Using a constant gain of $K_{\text{ol}}=1/A$ gives us

$${\omega }_m(\infty )=\frac{1}{A}\cdot A\cdot {\omega }_{\text{ref}}={\omega }_{\text{ref}}$$

What happens if we have nonzero disturbance $T_e$?

$${\Omega }_m=\underset{\text{DC gain = 1}}{\underbrace{\frac{A}{\tau s+1}\frac{1}{A}}}{\Omega }_{\text{ref}}+\underset{\text{DC gain }=B}{\underbrace{\frac{B}{\tau s+1}}}{T}_e$$

which in turn gives

$${\omega }_m(\infty )={\omega }_{\text{ref}}+B{\tau }_e$$

Conclusion: In the absence of disturbances, reference tracking is good, but disturbance rejection is poor. Steady-state error is determined by $B$, which we have no control over. In fact, we cannot change this through any choice of controller $K_{\text{ol}}$, no matter how clever.

Feedback Control

Now consider disturbance rejection with the feedback system below:

We have

$$V_a=K_{\text{cl}}({\Omega }_{\text{ref}}-{\Omega }_m)$$

and

$${\Omega }_m=\frac{A}{\tau s+1}{K}_{\text{cl}}({\Omega }_{\text{ref}}-{\Omega }_m)+\frac{B}{\tau s+1}{T}_e$$

Solving for ${\Omega }_m$:

$$\begin{array}{rl}(\tau s+1){\Omega }_m& =A{K}_{\text{cl}}({\Omega }_{\text{ref}}-{\Omega }_m)+B{T}_e\\ (\tau s+1+A{K}_{\text{cl}}){\Omega }_m& =A{K}_{\text{cl}}{\Omega }_{\text{ref}}+B{T}_e\\ {\Omega }_m& =\frac{A{K}_{\text{cl}}}{\tau s+1+A{K}_{\text{cl}}}{\Omega }_{\text{ref}}+\frac{B}{\tau s+1+A{K}_{\text{cl}}}{T}_e\end{array}$$

The first term has a DC gain of $\frac{A{K}_{\text{cl}}}{1+A{K}_{\text{cl}}}$, and the second term has a DC gain of $\frac{B}{1+A{K}_{\text{cl}}}$. (Recall that DC gain is computed by taking the limit as $s$ approaches zero).
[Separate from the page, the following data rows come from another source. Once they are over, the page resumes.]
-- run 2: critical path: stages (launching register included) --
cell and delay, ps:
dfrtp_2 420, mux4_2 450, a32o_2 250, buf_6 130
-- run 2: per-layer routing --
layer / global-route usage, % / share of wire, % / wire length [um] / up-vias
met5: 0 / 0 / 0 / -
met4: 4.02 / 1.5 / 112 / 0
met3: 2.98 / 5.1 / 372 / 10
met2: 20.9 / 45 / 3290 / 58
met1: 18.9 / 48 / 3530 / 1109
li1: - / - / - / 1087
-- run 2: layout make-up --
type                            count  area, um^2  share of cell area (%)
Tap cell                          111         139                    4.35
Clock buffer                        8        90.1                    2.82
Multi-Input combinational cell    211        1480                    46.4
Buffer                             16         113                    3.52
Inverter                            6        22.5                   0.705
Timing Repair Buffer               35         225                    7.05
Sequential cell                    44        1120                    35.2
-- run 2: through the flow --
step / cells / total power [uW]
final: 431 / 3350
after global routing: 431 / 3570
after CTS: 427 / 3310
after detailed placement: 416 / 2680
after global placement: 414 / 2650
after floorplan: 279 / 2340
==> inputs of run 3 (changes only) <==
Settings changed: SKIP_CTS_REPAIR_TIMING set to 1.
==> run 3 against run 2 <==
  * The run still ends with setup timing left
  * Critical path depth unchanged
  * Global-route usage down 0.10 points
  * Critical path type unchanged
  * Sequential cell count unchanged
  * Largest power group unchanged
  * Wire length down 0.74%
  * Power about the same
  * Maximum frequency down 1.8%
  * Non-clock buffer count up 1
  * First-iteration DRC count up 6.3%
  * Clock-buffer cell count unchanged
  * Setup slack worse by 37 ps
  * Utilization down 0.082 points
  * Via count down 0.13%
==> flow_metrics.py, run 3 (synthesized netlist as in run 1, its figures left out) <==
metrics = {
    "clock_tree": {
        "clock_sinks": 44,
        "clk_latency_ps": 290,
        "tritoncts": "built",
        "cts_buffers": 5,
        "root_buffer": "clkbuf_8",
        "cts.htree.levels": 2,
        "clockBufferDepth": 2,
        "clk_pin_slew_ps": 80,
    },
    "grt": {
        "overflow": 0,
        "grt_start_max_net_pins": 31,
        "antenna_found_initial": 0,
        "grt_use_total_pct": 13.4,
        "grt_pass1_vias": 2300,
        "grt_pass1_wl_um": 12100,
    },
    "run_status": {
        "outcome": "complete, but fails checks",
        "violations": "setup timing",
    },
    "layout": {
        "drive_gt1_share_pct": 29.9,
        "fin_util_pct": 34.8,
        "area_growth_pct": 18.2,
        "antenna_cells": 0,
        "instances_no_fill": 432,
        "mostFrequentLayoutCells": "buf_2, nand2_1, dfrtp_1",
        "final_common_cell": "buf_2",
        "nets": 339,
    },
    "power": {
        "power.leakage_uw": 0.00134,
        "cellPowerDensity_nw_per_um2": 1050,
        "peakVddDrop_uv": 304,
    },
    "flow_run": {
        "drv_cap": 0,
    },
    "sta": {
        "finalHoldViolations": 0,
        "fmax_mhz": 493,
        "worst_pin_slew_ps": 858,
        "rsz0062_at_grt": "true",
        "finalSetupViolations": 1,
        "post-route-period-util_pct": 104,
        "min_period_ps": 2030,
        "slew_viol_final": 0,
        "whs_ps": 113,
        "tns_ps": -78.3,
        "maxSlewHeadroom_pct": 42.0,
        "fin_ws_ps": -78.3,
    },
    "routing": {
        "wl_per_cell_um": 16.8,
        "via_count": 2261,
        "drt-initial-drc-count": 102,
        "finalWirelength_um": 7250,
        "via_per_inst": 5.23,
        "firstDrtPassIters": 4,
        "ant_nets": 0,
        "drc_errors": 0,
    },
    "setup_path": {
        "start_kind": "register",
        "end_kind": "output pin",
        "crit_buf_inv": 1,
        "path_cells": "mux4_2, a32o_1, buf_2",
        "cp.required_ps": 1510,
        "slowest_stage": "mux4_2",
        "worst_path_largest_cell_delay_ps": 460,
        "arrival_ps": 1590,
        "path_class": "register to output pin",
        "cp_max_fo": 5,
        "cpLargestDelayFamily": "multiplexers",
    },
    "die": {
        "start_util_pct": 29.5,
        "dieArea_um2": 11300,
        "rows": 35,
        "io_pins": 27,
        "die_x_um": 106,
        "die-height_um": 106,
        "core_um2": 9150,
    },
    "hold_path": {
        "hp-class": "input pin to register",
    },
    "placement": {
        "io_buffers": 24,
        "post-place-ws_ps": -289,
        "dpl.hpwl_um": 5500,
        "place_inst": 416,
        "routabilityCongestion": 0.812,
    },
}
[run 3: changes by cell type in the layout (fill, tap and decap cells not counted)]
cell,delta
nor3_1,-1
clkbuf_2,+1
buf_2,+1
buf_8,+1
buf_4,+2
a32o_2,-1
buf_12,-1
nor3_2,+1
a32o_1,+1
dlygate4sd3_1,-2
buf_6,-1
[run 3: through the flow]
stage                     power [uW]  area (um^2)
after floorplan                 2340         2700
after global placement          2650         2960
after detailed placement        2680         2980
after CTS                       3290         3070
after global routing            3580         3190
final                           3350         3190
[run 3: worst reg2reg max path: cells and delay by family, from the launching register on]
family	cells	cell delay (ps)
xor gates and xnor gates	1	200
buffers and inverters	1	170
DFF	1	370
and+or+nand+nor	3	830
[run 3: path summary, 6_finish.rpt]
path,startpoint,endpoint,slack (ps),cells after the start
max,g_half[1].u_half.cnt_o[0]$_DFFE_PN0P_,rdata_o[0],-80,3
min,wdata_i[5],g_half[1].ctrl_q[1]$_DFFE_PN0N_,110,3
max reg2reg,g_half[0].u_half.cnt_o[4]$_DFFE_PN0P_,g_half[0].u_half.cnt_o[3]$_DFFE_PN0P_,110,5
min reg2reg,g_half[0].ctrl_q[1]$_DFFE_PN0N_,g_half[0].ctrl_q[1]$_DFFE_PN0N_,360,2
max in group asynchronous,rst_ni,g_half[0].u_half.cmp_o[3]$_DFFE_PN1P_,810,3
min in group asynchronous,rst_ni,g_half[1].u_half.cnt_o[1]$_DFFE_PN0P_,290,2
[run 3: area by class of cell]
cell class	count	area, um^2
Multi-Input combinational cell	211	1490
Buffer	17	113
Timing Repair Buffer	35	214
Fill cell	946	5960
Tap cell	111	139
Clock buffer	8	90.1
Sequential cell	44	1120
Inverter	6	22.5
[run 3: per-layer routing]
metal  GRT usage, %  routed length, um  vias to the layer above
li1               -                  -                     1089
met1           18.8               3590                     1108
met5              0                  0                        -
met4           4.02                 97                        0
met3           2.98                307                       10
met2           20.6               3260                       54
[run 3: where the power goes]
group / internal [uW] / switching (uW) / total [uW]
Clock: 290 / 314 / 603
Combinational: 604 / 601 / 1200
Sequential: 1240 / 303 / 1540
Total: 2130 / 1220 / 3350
Assuming that the reference ${\omega }_{\text{ref}}$ and disturbance ${\tau }_e$ are constant, applying the Final Value Theorem gives

$${\omega }_m(\infty )=\frac{A{K}_{\text{cl}}}{1+A{K}_{\text{cl}}}{\omega }_{\text{ref}}+\frac{B}{1+A{K}_{\text{cl}}}{\tau }_e$$

Conclusions:

• $\frac{A{K}_{\text{cl}}}{1+A{K}_{\text{cl}}}\ne 1$, but can be brought arbitrarily close to $1$ as $K_{\text{cl}}\to \infty$. Thus, steady-state tracking is good with high gain, but never quite as good as in the open-loop case.
• $\frac{B}{1+A{K}_{\text{cl}}}$ is small (arbitrarily close to $0$) for large $K_{\text{cl}}$. Thus, we have much better disturbance rejection than with open-loop control.